Instructions to follow:
Every line in the following data that has "through" counts toward the total; state that total alone.

(Beginning of Records for this task)

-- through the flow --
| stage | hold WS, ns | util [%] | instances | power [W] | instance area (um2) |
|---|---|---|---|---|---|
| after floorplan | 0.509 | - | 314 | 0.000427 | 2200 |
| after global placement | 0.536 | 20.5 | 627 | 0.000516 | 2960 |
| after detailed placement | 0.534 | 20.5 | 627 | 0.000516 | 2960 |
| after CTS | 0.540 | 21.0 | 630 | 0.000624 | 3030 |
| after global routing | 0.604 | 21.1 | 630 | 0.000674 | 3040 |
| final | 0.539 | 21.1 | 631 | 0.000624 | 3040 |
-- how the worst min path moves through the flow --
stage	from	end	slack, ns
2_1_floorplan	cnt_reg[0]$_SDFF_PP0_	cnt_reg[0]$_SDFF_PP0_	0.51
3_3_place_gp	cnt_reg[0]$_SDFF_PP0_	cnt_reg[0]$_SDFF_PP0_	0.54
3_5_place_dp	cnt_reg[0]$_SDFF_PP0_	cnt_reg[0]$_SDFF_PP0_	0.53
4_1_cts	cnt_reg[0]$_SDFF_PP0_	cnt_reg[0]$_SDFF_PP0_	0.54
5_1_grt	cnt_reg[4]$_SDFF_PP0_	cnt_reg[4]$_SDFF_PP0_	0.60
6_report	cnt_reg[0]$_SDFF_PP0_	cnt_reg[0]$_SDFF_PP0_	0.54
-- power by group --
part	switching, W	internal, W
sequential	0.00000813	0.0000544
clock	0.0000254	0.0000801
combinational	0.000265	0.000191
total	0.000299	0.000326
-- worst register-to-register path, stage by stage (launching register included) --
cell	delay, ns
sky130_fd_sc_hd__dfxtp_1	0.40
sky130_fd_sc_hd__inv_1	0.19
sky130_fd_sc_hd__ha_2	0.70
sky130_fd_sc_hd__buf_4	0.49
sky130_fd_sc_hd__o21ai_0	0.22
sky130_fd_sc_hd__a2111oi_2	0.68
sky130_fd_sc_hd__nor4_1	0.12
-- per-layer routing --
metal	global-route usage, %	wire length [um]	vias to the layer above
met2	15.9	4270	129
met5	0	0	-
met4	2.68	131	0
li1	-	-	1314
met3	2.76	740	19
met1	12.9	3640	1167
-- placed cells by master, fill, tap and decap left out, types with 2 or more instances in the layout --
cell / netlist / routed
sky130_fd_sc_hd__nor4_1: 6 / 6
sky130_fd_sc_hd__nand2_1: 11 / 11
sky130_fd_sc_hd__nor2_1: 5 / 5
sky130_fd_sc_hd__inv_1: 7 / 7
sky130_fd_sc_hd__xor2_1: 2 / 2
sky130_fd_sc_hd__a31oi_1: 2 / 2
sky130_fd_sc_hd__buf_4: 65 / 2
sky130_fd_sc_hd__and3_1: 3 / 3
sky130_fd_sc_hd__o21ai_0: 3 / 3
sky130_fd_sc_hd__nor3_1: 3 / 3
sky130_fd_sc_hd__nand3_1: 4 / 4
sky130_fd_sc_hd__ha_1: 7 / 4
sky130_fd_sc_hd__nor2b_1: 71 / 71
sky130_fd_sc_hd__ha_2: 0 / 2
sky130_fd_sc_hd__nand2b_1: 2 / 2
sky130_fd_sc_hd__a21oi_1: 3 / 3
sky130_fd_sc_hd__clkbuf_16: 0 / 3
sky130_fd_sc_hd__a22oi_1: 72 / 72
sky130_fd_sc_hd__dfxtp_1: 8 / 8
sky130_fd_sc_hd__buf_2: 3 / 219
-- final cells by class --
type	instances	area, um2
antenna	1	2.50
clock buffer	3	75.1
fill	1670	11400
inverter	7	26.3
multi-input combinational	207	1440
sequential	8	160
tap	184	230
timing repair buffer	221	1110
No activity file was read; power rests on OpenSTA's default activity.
**config.mk**
```make
export PLATFORM = sky130hd
export DESIGN_NAME = sram_dual_arb_flat
export DESIGN_NICKNAME = d
export VERILOG_FILES = /design/src/rtl/sram_dual_arb_if.sv /design/src/rtl/sram_dual_arb.sv /design/src/flat_wrapper.sv
export SDC_FILE = /design/constraint.sdc
export NUM_CORES = 1
export LEC_CHECK = 0
export CAP_MARGIN = 20
export CORE_MARGIN = 5
export CORE_UTILIZATION = 34
export CTS_CLUSTER_DIAMETER = 50
export DETAILED_ROUTE_END_ITERATION = 8
export PLACE_DENSITY = 0.88
export SLEW_MARGIN = 20
export SYNTH_ARGS = -nofsm -noshare
export SYNTH_HDL_FRONTEND = slang
export SYNTH_SLANG_ARGS = --single-unit
```
**constraint.sdc**
```tcl
create_clock -name hclk -period 2.25 [get_ports hclk]
set_input_delay 0.5625 -clock hclk [delete_from_list [all_inputs] [get_ports hclk]]
set_output_delay 0.5625 -clock hclk [all_outputs]
set_load 0.01 [all_outputs]
```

(End of Records for this task)

Finished exercise:
2